The last thing I want to do is sit here and defend LeBron James. While it is a pleasure to watch him play basketball, it's damn near unbearable to watch his antics after the whistle and off the court. However, if we are going to have ex-NBA superstar that went from 'Agent Zero' to absolute zero over the course of a year or two downplaying his accomplishments, then defend LeBron James is exactly what I will have to do. Here is my biggest issue with people that criticize LeBron for being more of a facilitator than a scorer, it's ALL subjective. What defines a number one option? In my opinion , it's a player whose hands you want the ball in when the game is on the line. Whether that player puts the ball in the hoop himself or passes it to a player that is wide open for a higher percentage shot. Whatever has the highest probability of putting points on the board. Why does a "number 1 option" need to have the capability of being a great 1-on-1 player? Last time I checked, NBA games weren't being played at Rucker Park. You can't sit here and tell me that LeBron James needs a 'go-to' guy around him to be successful when he has a history of out scoring said 'go-to' guys while putting up gaudy assist and rebounding numbers. Now, does he need more talent than he had during the NBA finals? Absolutely. That would go for Jordan, Kobe, and Magic as well. No single player could have taken a team whose second best player was, at times, either Timofey Mozgov or Matthew Dellavedova and beat a 67 win team en route to a championship.
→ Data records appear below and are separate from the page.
<file path="src/rtl/core/edsc_pkg.sv">
// ----------------------------------------------------------------------------
// edsc_pkg: shared types and constants of the distance core
// Result widths, the square-root stage word and output packing constants.
// ----------------------------------------------------------------------------
`timescale 1ns / 1ps

package edsc_pkg;

   // Width of the running sum of squares.
   localparam int SUM_W = 44;
   // Width of the floor square root of the sum.
   localparam int DIST_W = SUM_W / 2;
   // One root bit is resolved per cell.
   localparam int SQRT_CELLS = DIST_W;
   // Partial remainder width: it stays below 2^(DIST_W+2) before each trial.
   localparam int REM_W = DIST_W + 3;
   // Result word: sum_sq, then distance, zero filled to whole bytes.
   localparam int RSP_DW = ((SUM_W + DIST_W + 7) / 8) * 8;
   localparam int RSP_PAD_W = RSP_DW - SUM_W - DIST_W;

   localparam logic [SUM_W-1:0] SUM_MAX = {SUM_W{1'b1}};

   // Word handed from cell to cell along the square-root chain.
   typedef struct packed {
      logic              valid;
      logic [SUM_W-1:0]  sum;
      logic              sat;
      logic [REM_W-1:0]  rem;
      logic [DIST_W-1:0] root;
   } sqrt_stage_type;

endpackage

</file>
<file path="src/rtl/core/euclidean_distance_stream_core.sv">
// A last word passes the square register, then every square-root cell in order.
// Takes one coordinate pair per cycle; with one cell per root bit (22 cells), a new
// vector total can enter the chain every cycle while the output is not stalled.
// Reset: synchronous, active high; clears the running sum, pair count,
// saturation flag and every valid bit of the chain.
// ----------------------------------------------------------------------------
// euclidean_distance_stream_core: streaming squared distance and its root
// Accumulates squared coordinate differences per vector and reports the total,
// its floor square root and a saturation flag on the last word.
// ----------------------------------------------------------------------------
`timescale 1ns / 1ps

module euclidean_distance_stream_core #(
   parameter int COORD_BITS = 16,
   parameter int MAX_DIMS   = 1024
) (
   input  logic                                  clock,
   input  logic                                  reset,
   // Input word: [x_coord, y_coord] from bit 0 up, zero filled to bytes.
   input  logic [((2*COORD_BITS+7)/8)*8-1:0]     req_tdata,
   input  logic                                  req_tlast,   // last_elem
   input  logic                                  req_tvalid,
   output logic                                  req_tready,
   // Result word: [sum_sq, distance] from bit 0 up, zero filled to bytes.
   output logic [edsc_pkg::RSP_DW-1:0]           rsp_tdata,
   output logic                                  rsp_tuser,   // saturated
   output logic                                  rsp_tvalid,
   input  logic                                  rsp_tready
);
   import edsc_pkg::*;

   localparam int CHK_W = 2 * DIST_W + 2;

   sqrt_stage_type chain [0:SQRT_CELLS];
   logic           chain_en;
   sqrt_stage_type tail;

   // The whole root chain moves together; freeze it only while the final
   // cell holds a result the consumer has not taken.
   assign chain_en = !chain[SQRT_CELLS].valid || rsp_tready;

   // Front end: square, accumulate, hand vector totals to the chain. It keeps
   // taking words under an output stall until a last word must enter the chain.
   edsc_acc #(
      .COORD_BITS (COORD_BITS),
      .MAX_DIMS   (MAX_DIMS)
   ) u_acc (
      .clock     (clock),
      .reset     (reset),
      .in_valid  (req_tvalid),
      .in_ready  (req_tready),
      .x_coord   (req_tdata[COORD_BITS-1:0]),
      .y_coord   (req_tdata[2*COORD_BITS-1:COORD_BITS]),
      .last_elem (req_tlast),
      .chain_en  (chain_en),
      .chain_out (chain[0])
   );

   // One cell per root bit, most significant first.
   for (genvar g = 0; g < SQRT_CELLS; g++) begin : g_cell
      edsc_sqrt_cell #(
         .IDX (g)
      ) u_cell (
         .clock     (clock),
         .reset     (reset),
         .en        (chain_en),
         .stage_in  (chain[g]),
         .stage_out (chain[g+1])
      );
   end

   // The last cell's register doubles as the output register.
   assign tail       = chain[SQRT_CELLS];
   assign rsp_tvalid = tail.valid;
   assign rsp_tdata  = {RSP_PAD_W'(0), tail.root, tail.sum};
   assign rsp_tuser  = tail.sat;

`ifndef SYNTHESIS
   a_root_low: assert property (@(posedge clock) disable iff (reset)
      rsp_tvalid |-> ((CHK_W'(tail.root) * CHK_W'(tail.root)) <= CHK_W'(tail.sum)))
      else $error("distance too large for sum_sq");

   a_root_high: assert property (@(posedge clock) disable iff (reset)
      rsp_tvalid |->
         (((CHK_W'(tail.root) + CHK_W'(1)) * (CHK_W'(tail.root) + CHK_W'(1)))
          > CHK_W'(tail.sum)))
      else $error("distance too small for sum_sq");

   a_rsp_hold: assert property (@(posedge clock) disable iff (reset)
      rsp_tvalid && !rsp_tready |=>
         rsp_tvalid && $stable(rsp_tdata) && $stable(rsp_tuser))
      else $error("result word changed while stalled");
`endif

endmodule

</file>
<file path="src/rtl/core/edsc_acc.sv">
// ----------------------------------------------------------------------------
// edsc_acc: squared-difference accumulator
// Squares each coordinate difference, keeps a saturating sum and pair count,
// and hands the total of a vector to the square-root chain on the last word.
// ----------------------------------------------------------------------------
`timescale 1ns / 1ps

module edsc_acc #(
   parameter int COORD_BITS = 16,
   parameter int MAX_DIMS   = 1024
) (
   input  logic                     clock,
   input  logic                     reset,
   input  logic                     in_valid,
   output logic                     in_ready,
   input  logic [COORD_BITS-1:0]    x_coord,
   input  logic [COORD_BITS-1:0]    y_coord,
   input  logic                     last_elem,
   input  logic                     chain_en,
   output edsc_pkg::sqrt_stage_type chain_out
);
   import edsc_pkg::*;

   localparam int DIFF_W = COORD_BITS + 1;
   localparam int SQ_W   = 2 * DIFF_W;
   localparam int ACC_W  = ((SQ_W > SUM_W) ? SQ_W : SUM_W) + 1;
   localparam int CNT_W  = $clog2(MAX_DIMS + 1);

   logic signed [DIFF_W-1:0] diff;
   logic        [DIFF_W-1:0] mag;
   logic        [SQ_W-1:0]   sq;

   logic                 a_valid_ff, a_valid_in;
   logic                 a_last_ff;
   logic [SQ_W-1:0]      a_sq_ff;

   logic [SUM_W-1:0]     sum_ff, sum_in;
   logic [CNT_W-1:0]     cnt_ff, cnt_in;
   logic                 flag_ff, flag_in;

   logic                 adv;
   logic                 take;
   logic                 emit;
   logic                 cnt_full;
   logic [ACC_W-1:0]     sum_ext;
   logic                 ovf;
   logic [SUM_W-1:0]     sum_new;
   logic                 flag_new;

   // Difference is exact in one extra bit; its magnitude never reaches 2^COORD_BITS.
   assign diff = $signed({x_coord[COORD_BITS-1], x_coord})
               - $signed({y_coord[COORD_BITS-1], y_coord});
   assign mag  = diff[DIFF_W-1] ? DIFF_W'(-diff) : DIFF_W'(diff);
   assign sq   = SQ_W'(mag) * SQ_W'(mag);

   // Hold the square stage only when it carries a last word the chain cannot take.
   assign adv      = !a_valid_ff || !a_last_ff || chain_en;
   assign in_ready = adv;
   assign take     = in_valid && adv;
   assign emit     = a_valid_ff && a_last_ff && adv;

   assign a_valid_in = adv ? in_valid : a_valid_ff;

   always_ff @(posedge clock) begin
      if (reset) begin
         a_valid_ff <= 1'b0;
      end else begin
         a_valid_ff <= a_valid_in;
      end
   end

   always_ff @(posedge clock) begin
      if (take) begin
         a_sq_ff   <= sq;
         a_last_ff <= last_elem;
      end
   end

   // Saturating accumulate.
   assign cnt_full = (cnt_ff == CNT_W'(MAX_DIMS));
   assign sum_ext  = ACC_W'(sum_ff) + ACC_W'(a_sq_ff);
   assign ovf      = (sum_ext > ACC_W'(SUM_MAX));
   assign sum_new  = ovf ? SUM_MAX : sum_ext[SUM_W-1:0];
   assign flag_new = flag_ff || ovf || cnt_full;

   always_comb begin
      sum_in  = sum_ff;
      cnt_in  = cnt_ff;
      flag_in = flag_ff;
      if (a_valid_ff && adv) begin
         if (a_last_ff) begin
            sum_in  = '0;
            cnt_in  = '0;
            flag_in = 1'b0;
         end else begin
            sum_in  = sum_new;
            cnt_in  = cnt_full ? cnt_ff : cnt_ff + CNT_W'(1);
            flag_in = flag_new;
         end
      end
   end

   always_ff @(posedge clock) begin
      if (reset) begin
         sum_ff  <= '0;
         cnt_ff  <= '0;
         flag_ff <= 1'b0;
      end else begin
         sum_ff  <= sum_in;
         cnt_ff  <= cnt_in;
         flag_ff <= flag_in;
      end
   end

   always_comb begin
      chain_out.valid = emit;
      chain_out.sum   = sum_new;
      chain_out.sat   = flag_new;
      chain_out.rem   = '0;
      chain_out.root  = '0;
   end

`ifndef SYNTHESIS
   a_cnt_bound: assert property (@(posedge clock) disable iff (reset)
      cnt_ff <= CNT_W'(MAX_DIMS))
      else $error("pair count ran past its limit");

   a_clear_after_emit: assert property (@(posedge clock) disable iff (reset)
      emit |=> (sum_ff == '0) && (cnt_ff == '0) && !flag_ff)
      else $error("vector state not cleared after last word");

   a_stall_on_last: assert property (@(posedge clock) disable iff (reset)
      !in_ready |-> a_valid_ff && a_last_ff)
      else $error("input stalled without a waiting last word");
`endif

endmodule

</file>
<file path="src/rtl/core/edsc_sqrt_cell.sv">
// ----------------------------------------------------------------------------
// edsc_sqrt_cell: one restoring square-root cell
// Brings in two radicand bits, tries one root bit, registers the result.
// ----------------------------------------------------------------------------
`timescale 1ns / 1ps

module edsc_sqrt_cell #(
   parameter int IDX = 0
) (
   input  logic                     clock,
   input  logic                     reset,
   input  logic                     en,
   input  edsc_pkg::sqrt_stage_type stage_in,
   output edsc_pkg::sqrt_stage_type stage_out
);
   import edsc_pkg::*;

   localparam int PAIR_HI = SUM_W - 1 - 2 * IDX;

   sqrt_stage_type cell_ff, cell_in;
   logic [REM_W-1:0] rem_sh;
   logic [REM_W-1:0] trial;
   logic             ge;

   assign rem_sh = {stage_in.rem[REM_W-3:0], stage_in.sum[PAIR_HI -: 2]};
   assign trial  = REM_W'({stage_in.root, 2'b01});
   assign ge     = (rem_sh >= trial);

   always_comb begin
      cell_in      = stage_in;
      cell_in.rem  = ge ? (rem_sh - trial) : rem_sh;
      cell_in.root = {stage_in.root[DIST_W-2:0], ge};
   end

   always_ff @(posedge clock) begin
      if (reset) begin
         cell_ff.valid <= 1'b0;
      end else if (en) begin
         cell_ff <= cell_in;
      end
   end

   assign stage_out = cell_ff;

endmodule
</file>
<file path="config.mk">
export PLATFORM = sky130hd
export DESIGN_NAME = euclidean_distance_stream_core
export DESIGN_NICKNAME = d
export VERILOG_FILES = /design/src/rtl/core/edsc_pkg.sv /design/src/rtl/core/euclidean_distance_stream_core.sv /design/src/rtl/core/edsc_acc.sv /design/src/rtl/core/edsc_sqrt_cell.sv
export SDC_FILE = /design/constraint.sdc
export NUM_CORES = 2
export LEC_CHECK = 0
export BUFFER_PORTS_ARGS = -buffer_cell sky130_fd_sc_hd__buf_2
export CAP_MARGIN = 15
export CORE_ASPECT_RATIO = 2
export CORE_UTILIZATION = 65
export DETAILED_ROUTE_END_ITERATION = 10
export PLACE_DENSITY = 0.82
export SLEW_MARGIN = 10
export SYNTH_ARGS = -nofsm -noshare
export SYNTH_HDL_FRONTEND = slang
export SYNTH_SLANG_ARGS = --single-unit
</file>
<file path="constraint.sdc">
create_clock -name clock -period 120 [get_ports clock]
set_input_delay 6 -clock clock [delete_from_list [all_inputs] [get_ports clock]]
set_output_delay 6 -clock clock [all_outputs]
set_load 0.1 [all_outputs]
</file>
==> results.md <==
- Synth Flop Type: edfxtp_1
- CTS Buffer Depth: 3
- Drt pass-1 iters: 6
- EDFF count, synth: 1730
- Core area: 130000 um2
- Die Height: 512 um
- Die width: 257 um
- Initial antenna violation count: 1
- Tcrit/Tclk final: a little over an eighth
- Gate Count Post-Synth: 6326
- Yosys top cell by area: edfxtp_1
- PostCTS Resize Cnt: 0
- Max Cap Violations: 0
- Final core utilization: 71.0%
- Final hold viol count: 0
- Top cells by count, synth: edfxtp_1, inv_1, nand2_1
- Mean Syn Cell Area: ~13 um2
- Hold Crit Depth: 0
- Hold Crit Class: flop to flop
- Area growth, synth to finish: 8.70%
- Setup crit start kind: input port
- Post-synthesis mux area share: 0.635%
- Largest net degree at the start of global routing: ~220
- Critical Path RT: around 120000 ps
- CP endpoint kind: flop
- Vias in the first global route: ~51000
- Post-route ant nets: 0
- Routed len/inst: just over 20 um
- Initial core utilization: 65.3%
- Data arrival, critical path: about 16000 ps
- Slew margin rel.: 20.1%
- Clk_skew: ~54 ps
- Clock Pin Slew Worst Setup and Hold Paths: 70 ps
- Remaining global-route overflow: 0
- Post-synth top area share: 61.3%
- Largest family of logic cells by synthesized area: adder cells
- CTS Hold Bufs: 0
- Vias per cell: 5.81
- Total Routed Length: 169 mm
- Placement Rows: 187
- Kind of critical path: input port to flop
- Max-slew violation count: 0
- Fraction of layout cells with a size suffix above 1: 7.37%
- Reg2Reg Depth: 9
- Cell Area, Synth: 84700 um2
- Sink Count: ~1800
- H-Tree Depth: 4
- Clock latency at the later pin of the worst-skew pair: 800 ps
- DP HPWL: 122 mm
- Slowest stage delay, CP: 770 ps
- CP dominant cell by count: fa_1
- Port Buffers: around 110
- Clk root buf: clkbuf_16
- Post-synthesis simple-gate area fraction: 8.48%
- Inserted Clock Buffers: 148
- Post-layout minimum cycle time: 15730 ps
- Sequential area share after synthesis: 63.2%
- Area fraction in compound gates after synthesis: 7.99%
- Final setup violation count: 0
- Area contributors post-synth: edfxtp_1, ha_1, fa_1, inv_1, xnor2_1
- First-pass GRT wire length: around 260 mm
- RSZ-0062 raised after global routing: no
- Fillers: around 8400
- I/O Pins: 112
- FMAX: 63.6 MHz
- Worst-margin pin slew: around 1200 ps
- DRT iter0 DRCs: 3086
- Synth Area in Adders: around 11%
- CP Max Fanout: 14
- Final net count: 7126
- DR DRC count: 0
- Postcts setup bufs: 0
- Synth cell types: 100
- Synth Area in XOR/XNOR: approximately 4.6%
- Die area: 132000 um2
- Vias: 48164
- Worst path slowest cell: a2111oi_0
- Status: finished clean
- Post-synth ARST share: 0%
- CTS tree: built
- GRT Resource Usage Total: 25.7%
- Most common cell in the netlist: edfxtp_1
- Global placer's final weighted congestion: 0.932
- Sum of negative setup slack: 0 ps
- Yosys reg bits: 1809
- Synth warn: 0
logic make-up (layout without fill, tap and decap cells):
logic type / count (synthesis) / count (layout)
and+or+nand+nor: 1487 / 1487
other: 2 / 20
adders and majority gates: 626 / 626
AOI/OAI and AO/OA: 1060 / 1060
buffers and inverters: 854 / 1096
DFF: 1809 / 1809
xor gates and xnor gates: 439 / 439
muxes: 49 / 49
sequential cells by signal, summed over array words and instances, names as in the netlist:
signal / cells
u_acc.a_sq_ff: 33
u_acc.sum_ff: 44
u_acc.cnt_ff: 11
u_acc.a_valid_ff: 1
u_acc.flag_ff: 1
g_cell.u_cell.stage_out: 1718
u_acc.a_last_ff: 1
metrics by stage:
step	hold WS (ps)	instances	setup slack, ps	instance area, um2
6_report	382	8287	104270	92100
5_1_grt	385	8287	103520	92100
4_1_cts	379	8286	104140	92100
3_5_place_dp	405	8014	103280	86900
3_3_place_gp	400	8014	103480	86900
2_1_floorplan	400	6343	39620	84800
cell usage in the layout, fill, tap and decap left out, types with 148 or more instances in the layout:
cell type / n
xor2_1: 193
nand2_1: 457
edfxtp_1: 1730
clkbuf_16: 148
o21ai_0: 249
a21oi_1: 320
inv_1: 667
xnor2_1: 240
nor2_1: 361
fa_1: 193
ha_1: 433
worst paths after layout:
check                             startpoint                             end  slack [ps]
min reg2reg   g_cell[5].u_cell.stage_out[59]  g_cell[6].u_cell.stage_out[59]         380
max reg2reg  g_cell[21].u_cell.stage_out[92]  g_cell[7].u_cell.stage_out[50]      113390
min           g_cell[5].u_cell.stage_out[59]  g_cell[6].u_cell.stage_out[59]         380
max                             req_tdata[0]               u_acc.a_sq_ff[33]      104270
final cells by class:
type / instances / area [um2] / area share [%]
tap: 1701 / 2130 / 2.31
antenna: 1 / 2.50 / 0.00272
multi-input combinational: 3680 / 27800 / 30.2
clock buffer: 173 / 3810 / 4.14
inverter: 675 / 2530 / 2.75
sequential: 1809 / 53500 / 58.1
timing repair buffer: 149 / 906 / 0.984
clock inverter: 99 / 1350 / 1.46
routing by layer:
metal	global-route usage, %	share of wire, %
met5	0	0
met4	20.2	8.4
met3	3.01	2.5
met1	20.5	30
met2	53.2	59
critical path: cells and delay by family:
| family | cells | cell delay, ps |
|---|---|---|
| compound gates | 14 | 4010 |
| fa+ha+maj | 9 | 3950 |
| buf+inv | 7 | 990 |
| xor+xnor | 2 | 690 |
| simple gates | 2 | 620 |
Power is left out: the tool's default activity adds up to more than one toggle a clock period on the data nets, which glitch-free logic cannot reach.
Do I doubt that if LeBron James was more worried about personal statistics than winning than he could put up unforeseen numbers? Not at all. However, LeBron James' 'potential' isn't based on how many points he scores, it's based on how many championships he wins, and you don't win championships by worrying about yourself first. Sure, LeBron pushed himself to the absolute limit and damn near won Finals MVP as the loser, but that's the key word, he was the loser. Basketball is a team game, and LeBron's teams are better when he is making the talent around him better, instead of trying to do it all by himself. You can describe James however you'd like, but no matter who else is on his team, he will always be the primary option.